Corey Dobbins and his girlfriend Chelsea spent nearly two years preparing to hike the Appalachian Trail, a nearly 2,200-mile trek spanning fourteen states.

Earlier this year, after saving up enough money, they both quit their jobs to begin the trip.

"(Hiking the Appalachian Trail) kind of came up as a dream of mine, I guess," said Dobbins.

Twelve days in, they had to leave the trail due to the pandemic.


"It was kind of heartbreaking to get off. But we didn't really know what was going on. So in the back of our minds, we thought it was over," said Dobbins.

After spending April in quarantine, they decided to pick up where they left off in May; they immediately noticed a difference.

"In the beginning, there was I'd say 50 people or so a day we'd see just that all started around the same time. And after we got back on, I think we went two weeks without seeing another hiker at all," said Dobbins.

To limit trips into stores and restaurants, they pre-sent food in the mail that they could pick up along the way. After starting slowly, they gained stamina as they traveled north from Georgia to Maine.

"We tried to do about 15-20 (miles) for the later half. In the beginning, we did 8-12 (miles) because that's all we could do physically. And as we got stronger, it moved up," said Dobbins.
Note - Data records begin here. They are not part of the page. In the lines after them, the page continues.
--- config.mk ---
export PLATFORM = sky130hd
export DESIGN_NAME = id_exe_skid_stage
export DESIGN_NICKNAME = d
export VERILOG_FILES = /design/src/rtl/id_exe_skid_stage.sv
export SDC_FILE = /design/constraint.sdc
export NUM_CORES = 1
export LEC_CHECK = 0
export BUFFER_PORTS_ARGS = -buffer_cell sky130_fd_sc_hd__buf_2
export CORE_UTILIZATION = 35
export DETAILED_ROUTE_END_ITERATION = 10
export HOLD_SLACK_MARGIN = 0.1
export SYNTH_ARGS = -nofsm -noshare
export SYNTH_HDL_FRONTEND = slang
export SYNTH_SLANG_ARGS = --single-unit
--- constraint.sdc ---
create_clock -name clk -period 2.9 [get_ports clk]
set_input_delay 0.87 -clock clk [delete_from_list [all_inputs] [get_ports clk]]
set_output_delay 0.87 -clock clk [all_outputs]
set_load 0.005 [all_outputs]
--- src/rtl/id_exe_skid_stage.sv ---
// ID->EXE pipeline stage built as a two-entry skid buffer (main + skid slot).
// All outputs and in_ready come from flops; flush turns stored entries into bubbles.
module id_exe_skid_stage #(
    parameter int unsigned    PC_W     = 32,
    parameter int unsigned    CTRL_W   = 16,
    parameter int unsigned    DATA_W   = 32,
    parameter int unsigned    NUM_OPS  = 3,
    parameter logic [PC_W-1:0] RESET_PC = '0
) (
    input  logic                      clk,
    input  logic                      rst,
    input  logic                      flush,
    input  logic                      in_valid,
    output logic                      in_ready,
    input  logic [PC_W-1:0]           in_pc,
    input  logic [CTRL_W-1:0]         in_ctrl,
    input  logic [NUM_OPS*DATA_W-1:0] in_ops,
    output logic                      out_valid,
    input  logic                      out_ready,
    output logic [PC_W-1:0]           out_pc,
    output logic [CTRL_W-1:0]         out_ctrl,
    output logic [NUM_OPS*DATA_W-1:0] out_ops,
    output logic [1:0]                level
);

    localparam int unsigned OPS_W = NUM_OPS * DATA_W;

    // Encoding doubles as the stored-entry count reported on level.
    typedef enum logic [1:0] {
        EMPTY = 2'd0,
        ONE   = 2'd1,
        FULL  = 2'd2
    } state_e;

    state_e            state_q, state_d;
    logic [PC_W-1:0]   m_pc_q, m_pc_d, s_pc_q, s_pc_d;
    logic [CTRL_W-1:0] m_ctrl_q, m_ctrl_d, s_ctrl_q, s_ctrl_d;
    logic [OPS_W-1:0]  m_ops_q, m_ops_d, s_ops_q, s_ops_d;
    logic              out_valid_q, out_valid_d;
    logic              in_ready_q, in_ready_d;
    logic              up_xfer, dn_xfer;

    always_comb begin
        state_d  = state_q;
        m_pc_d   = m_pc_q;
        m_ctrl_d = m_ctrl_q;
        m_ops_d  = m_ops_q;
        s_pc_d   = s_pc_q;
        s_ctrl_d = s_ctrl_q;
        s_ops_d  = s_ops_q;
        up_xfer  = in_valid & in_ready_q;
        dn_xfer  = out_valid_q & out_ready;

        if (flush) begin
            state_d  = EMPTY;
            m_pc_d   = RESET_PC;
            m_ctrl_d = '0;
            m_ops_d  = '0;
            s_pc_d   = RESET_PC;
            s_ctrl_d = '0;
            s_ops_d  = '0;
        end else begin
            case (state_q)
                EMPTY: begin
                    if (up_xfer) begin
                        m_pc_d   = in_pc;
                        m_ctrl_d = in_ctrl;
                        m_ops_d  = in_ops;
                        state_d  = ONE;
                    end
                end
                ONE: begin
                    if (dn_xfer && up_xfer) begin
                        m_pc_d   = in_pc;
                        m_ctrl_d = in_ctrl;
                        m_ops_d  = in_ops;
                    end else if (dn_xfer) begin
                        // Zeroed ctrl keeps the vacated slot a harmless bubble.
                        m_ctrl_d = '0;
                        state_d  = EMPTY;
                    end else if (up_xfer) begin
                        s_pc_d   = in_pc;
                        s_ctrl_d = in_ctrl;
                        s_ops_d  = in_ops;
                        state_d  = FULL;
                    end
                end
                FULL: begin
                    if (dn_xfer) begin
                        m_pc_d   = s_pc_q;
                        m_ctrl_d = s_ctrl_q;
                        m_ops_d  = s_ops_q;
                        s_ctrl_d = '0;
                        state_d  = ONE;
                    end
                end
                default: state_d = EMPTY;
            endcase
        end

        out_valid_d = (state_d != EMPTY);
        in_ready_d  = (state_d != FULL);
    end

    always_ff @(posedge clk) begin
        if (rst) begin
            state_q     <= EMPTY;
            m_pc_q      <= RESET_PC;
            m_ctrl_q    <= '0;
            m_ops_q     <= '0;
            s_pc_q      <= RESET_PC;
            s_ctrl_q    <= '0;
            s_ops_q     <= '0;
            out_valid_q <= 1'b0;
            in_ready_q  <= 1'b1;
        end else begin
            state_q     <= state_d;
            m_pc_q      <= m_pc_d;
            m_ctrl_q    <= m_ctrl_d;
            m_ops_q     <= m_ops_d;
            s_pc_q      <= s_pc_d;
            s_ctrl_q    <= s_ctrl_d;
            s_ops_q     <= s_ops_d;
            out_valid_q <= out_valid_d;
            in_ready_q  <= in_ready_d;
        end
    end

    assign in_ready  = in_ready_q;
    assign out_valid = out_valid_q;
    assign out_pc    = m_pc_q;
    assign out_ctrl  = m_ctrl_q;
    assign out_ops   = m_ops_q;
    assign level     = state_q;

endmodule

# Yosys cells after proc, flatten, opt, wreduce, memory -nomap -nowiden

Index checks and enable logic that the tools add are counted.

Input bits: 149
Flip-flop bits (word level): 292
Word-level logic and storage cells: 56

Equality and inequality tests: 10
Reductions and logical operators: 10
Multiplexer cells: 23
Bitwise operators: 4

Operator list:

| operator                                            | count |
|---|---|
| 2-to-1 mux 96 bit                                   | 3 |
| one-hot mux 96 bit (3 select lines)                 | 1 |
| 2-to-1 mux 16 bit                                   | 6 |
| 2-to-1 mux 32 bit                                   | 3 |
| one-hot mux 32 bit (3 select lines)                 | 1 |
| one-hot mux 16 bit (3 select lines)                 | 1 |
| one-hot mux 16 bit (2 select lines)                 | 1 |
| inequality test 2 bit, second input constant        | 7 |
| 2-to-1 mux 2 bit                                    | 6 |
| AND reduction 4 bit                                 | 3 |
| one-hot mux 2 bit (3 select lines)                  | 1 |
| AND reduction 5 bit                                 | 1 |
| nonzero test 2 bit                                  | 2 |
| inequality test 3 bit, second input constant        | 1 |
| nonzero test 3 bit                                  | 1 |
| AND 1 bit                                           | 2 |
| equality test 2 x 1 -> 1 bit, second input constant | 1 |
| equality test 2 bit, second input constant          | 1 |
| logical NOT 2 bit                                   | 1 |
| NOT 1 bit                                           | 2 |
| OR reduction 2 bit                                  | 1 |
| logical AND 1 bit                                   | 1 |

# Logic depth before layout (Yosys ltp)

Word-level depth: 7
Depth in mapped cells: 9
Depth with buffers taken out: 6

# Worst setup path before layout

OpenSTA, ideal clock, no wires.

Path type: input to register
Start: in in_valid
End: reg m_ctrl_q[10] (netlist: out_ctrl[10])
Setup time: 0.133 ns
Stages: 6
Data required time: 2.767 ns
Arrival time: 2.051 ns
Slack: 0.717 ns
Path through: a21boi_1 or4b_1 clkbuf_1 buf_2 a221oi_1 a21oi_1

Longest elaborated chain between the ends: 4
Elaborated cells on any way between the ends: 7
Those cells by class: eq/ne: 2; mux: 2; bitwise: 1; reduce/logical: 2

Ends and longest elaborated chain:

| item                                                                                        | RTL line | RTL |
|---|---|---|
| start: declaration                                                                          | 13       | `input logic in_valid,` |
| AND 1 bit (*)                                                                               | 51       | `up_xfer = in_valid & in_ready_q;` |
| logical AND 1 bit                                                                           | 73       | `if (dn_xfer && up_xfer) begin` |
| inequality test 3 bit (no source line) or 2-to-1 mux 16 bit (tied branches)                 | n/a      |  |
| AND reduction 4 bit (no source line) or one-hot mux 16 bit (3 select lines) (tied branches) | n/a      |  |
| end signal: assignment                                                                      | 119      | `m_ctrl_q <= m_ctrl_d;` |
| end: declaration                                                                            | 37       | `logic [CTRL_W-1:0] m_ctrl_q, m_ctrl_d, s_ctrl_q, s_ctrl_d;` |

Every way passes the cells marked *; elsewhere a longest branch is shown, timed or not.
A chain may end at the register's enable or synchronous reset.

# Worst setup path after layout

Start: reg state_q[0] (netlist: level[0])
End: reg m_ctrl_q[14] (netlist: out_ctrl[14])

Longest elaborated chain between the ends: 3
Elaborated cells on any way between the ends: 9
Those cells by class: eq/ne: 5; mux: 1; reduce/logical: 3

Ends and longest elaborated chain:

| item                                                           | RTL line | RTL |
|---|---|---|
| start: declaration                                             | 35       | `state_e state_q, state_d;` |
| start signal: assignment                                       | 117      | `state_q <= state_d;` |
| equality test 2 x 1 -> 1 bit (tied with other cells)           | 63       | `case (state_q)` |
| inequality test 3 bit (no source line) (tied with other cells) | n/a      |  |
| AND reduction 4 bit (no source line)                           | n/a      |  |

Parallel ways exist; a longest one is shown, timed or not.

==> results.md <==
* Status: finished, final reports clean
* Required @ worst endpoint at about 3300 ps
* Pwr Density at 641 nW/um^2
* Post-CTS Resized at 0
* Worst Hold End: s_ops_q[54]$_SDFFE_PP0P_
* Post-Syn Instances at approximately 1,300
* Worst slew pin tran at between 900 and 1000 ps
* Synth Register Bits at ~290
* TritonCTS clock tree: yes
* Core region area at approximately 32,000 sq um
* Post-Route Setup TNS at 0 ps
* Drt wl/cell at 15.2 um
* Slew Limit Headroom at 0.389
* Synth top area cells: dfxtp_1, mux2i_1, nand2_1
* Post-synth top area cell: dfxtp_1
* Largest net degree at the start of global routing at 133
* Min cycle time layout at between 2000 and 2500 ps
* Filler cells at between 3,000 and 4,000
* Maximum fanout along the worst path at 16
* Total grt overflow at 0
* DRC violations left at 0
* Maximum Capacitance Violations at 0
* Worst hold path type: flip-flop to flip-flop
* Setup Skew at approximately 9.4 ps
* Dpl cell area at 13,400 sq um
* Deepest clock path buffer count at 3
* Die Ht at 183 um
* First-pass GRT wire length at about 49,000 um
* Hold-fix buffers, CTS at 0
* Iter 0 DRT Violations at approximately 560
* Vias/cell at 4.88
* DRT antenna net count at 0
* GR Util All Layers at 0.178
* CTS buffer count at 34
* FF-to-FF End: out_ctrl[14]$_SDFFE_PP0P_
* Worst IR Drop VDD at around 0.55 mV
* Final Instance Area at approximately 15,000 sq um
* CP endpoint kind: flip-flop
* Worst Reg-to-Reg Cells at 6
* Synth top area share at 0.510
* Number of I/O pins at between 200 and 300
* FF-to-FF Start: level[0]$_SDFF_PP0_
* Vias in the first global route at approximately 9,000
* Initial antenna violation count at 7
* Min-delay src: s_ops_q[54]$_SDFFE_PP0P_
* CTS H-tree depth at 2
* WS Path Type: flip-flop to flip-flop
* Mapped Nets at about 1,500
* Nets@finish at between 1,500 and 2,000
* TritonRoute pass-1 iters at 4
* Register Area at between 5000 and 6000 sq um
* Cell chosen for the clock root: clkbuf_16
* Hpwl dp at roughly 20,000 um
* Leakage at 0.00557 uW
* Area growth, synth to finish at 27.3%
* Mapped Area at around 11,000 sq um
* Die area at between 30,000 and 40,000 sq um
* Slew Limit Fails at 0
* TritonCTS Sinks at roughly 300
* Via count at between 9,000 and 10,000
* Layout cells sized above 1 at 0.244
* Row cnt at 65
* GP Congestion at between 0.8 and 0.9
* R2R setup slack at roughly 480 ps
* Setup-failing EPs final at 0
* Unrepaired setup endpoints after global routing: no
* Post-CTS setup buffer count at 0
* DIE WIDTH at between 150 and 200 um
* Clock latency on the worst-skew pair at about 490 ps
* Final Non-Filler Cells at between 2,000 and 2,500
* Final Hold Viols at 0
* Starting Density at 0.359
* Seq/Total Area, Yosys at 0.510
* Count of different cell masters after synthesis at 30
* Inst Count DP at approximately 2,000
* Crit path launch type: flip-flop
* Clock slew at reported path FFs at ~60 ps
* Yosys warning total at 0
* Post-route clock period utilization at 0.836
* Fmax at a little over 400 MHz
* Area occupied by multi-input gates at roughly 5200 sq um
* Hold path depth at 2
* Overall routed net length at around 30,000 um
* Avg Cell Area, Syn at between 8 and 9 sq um
* I/O Buffers at about 300
* Final Power at a little over 9000 uW
* Worst Path Arrival at roughly 2800 ps
-- cell usage in the layout, fill, tap and decap left out, types with 2 or more instances in the layout --
cell type	netlist	final
buf_2	27	296
dfxtp_1	292	292
nand2_1	291	291
a21oi_1	162	162
nor2_1	132	131
mux2i_1	128	128
a211oi_1	128	128
clkbuf_16	0	37
a221oi_1	16	16
nand3b_1	16	16
buf_12	0	14
buf_4	3	13
clkbuf_8	0	9
diode_2	0	5
clkbuf_1	78	5
clkinv_2	0	5
inv_1	4	4
nand3_1	3	3
o21ai_0	3	3
ha_1	4	3
clkinvlp_4	0	3
and2_1	2	2
nand4_1	2	2
a21boi_1	2	2
a31oi_1	2	2
-- layer usage --
layer / vias up / routed length, um / track usage
li1: 5042 / - / -
met4: 4 / 610 / 0.0567
met3: 47 / 1790 / 0.0463
met2: 217 / 13700 / 0.271
met5: - / 22 / 0
met1: 4552 / 14600 / 0.245
-- synth_stat cells (all sizes together) --
cell	number
dfxtp	292
nand2	291
a21oi	162
nor2	132
a211oi	128
mux2i	128
clkbuf	78
buf	34
a221oi	16
nand3b	16
ha	4
inv	4
o21ai	4
nand3	3
a21boi	2
a31oi	2
and2	2
nand4	2
a2111oi	1
a211o	1
a21bo	1
nand2b	1
nor3	1
o21bai	1
or2	1
or4b	1
xnor2	1
-- power breakdown --
group,switching [uW],internal (uW)
Sequential,69.9,4140
Combinational,504,361
Clock,1640,2630
Total,2220,7140
-- state kept, by name, summed over array words and instances, names as in the netlist --
register / cells
out_ops: 96
s_ops_q: 96
out_pc: 32
s_pc_q: 32
out_ctrl: 16
s_ctrl_q: 16
level: 2
in_ready: 1
out_valid: 1
-- metrics by stage --
stage | utilization | setup WS [ps] | hold slack (ps)
global route | 0.457 | 286 | 464
finish | 0.458 | 476 | 452
global placement | 0.421 | 319 | 439
floorplan | - | 717 | 436
detailed placement | 0.421 | 271 | 446
CTS | 0.457 | 499 | 453
-- cell type report --
| type | count | area share |
|---|---|---|
| Antenna cell | 5 | 0.000858 |
| Clock buffer | 51 | 0.0733 |
| Clock inverter | 9 | 0.00532 |
| Inverter | 4 | 0.00103 |
| Multi-Input combinational cell | 901 | 0.354 |
| Sequential cell | 292 | 0.401 |
| Tap cell | 435 | 0.0373 |
| Timing Repair Buffer | 323 | 0.127 |
-- logic make-up after synthesis --
kind of cell               Yosys count  share of synthesized area
and+or+nand+nor                    450                      0.155
adders and majority gates            4                    0.00437
DFF                                292                      0.510
buffers and inverters              116                     0.0419
xor gates and xnor gates             1                   0.000765
muxes                              128                      0.112
AOI/OAI and AO/OA                  318                      0.176
-- worst max path at each step --
| stage | endpoint | start | depth (start not counted) |
|---|---|---|---|
| after floorplan | out_ctrl[10]$_SDFFE_PP0P_ | in_valid | 6 |
| after global placement | out_pc[4]$_SDFFE_PP0P_ | out_ready | 7 |
| after detailed placement | out_ops[28]$_SDFFE_PP0P_ | out_ready | 7 |
| after CTS | out_ctrl[14]$_SDFFE_PP0P_ | level[0]$_SDFF_PP0_ | 6 |
| after global routing | out_ops[33]$_SDFFE_PP0P_ | level[0]$_SDFF_PP0_ | 8 |
| final | out_ctrl[14]$_SDFFE_PP0P_ | level[0]$_SDFF_PP0_ | 6 |
-- critical path, stage by stage (launching register included) --
cell      delay (ps)
dfxtp_1          480
inv_1            140
ha_1             260
a21boi_1         190
or4b_1           770
a221oi_1         380
a21oi_1           70
Note: power is estimated with default switching activity, not from simulation.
The majority of the time they camped in tents, though they were able to find covered shelter during inclement weather.

Earlier this month, they completed the trail. Dobbins noted outside the month-long pause due to the pandemic, they were able to stay pretty close to schedule.

"It was life-changing. It was a totally different experience than anything I've ever done. It was pretty fun," said Dobbins.

The couple is now back in North Carolina.

"It's pretty surreal. Bittersweet for sure. Just being over but kind of not knowing what's going to happen next," said Dobbins. "Coming back to try to find a job amidst all of this, and just kind of get readjusted. I think it would have been difficult getting readjusted in a normal year, and now it's twice as difficult."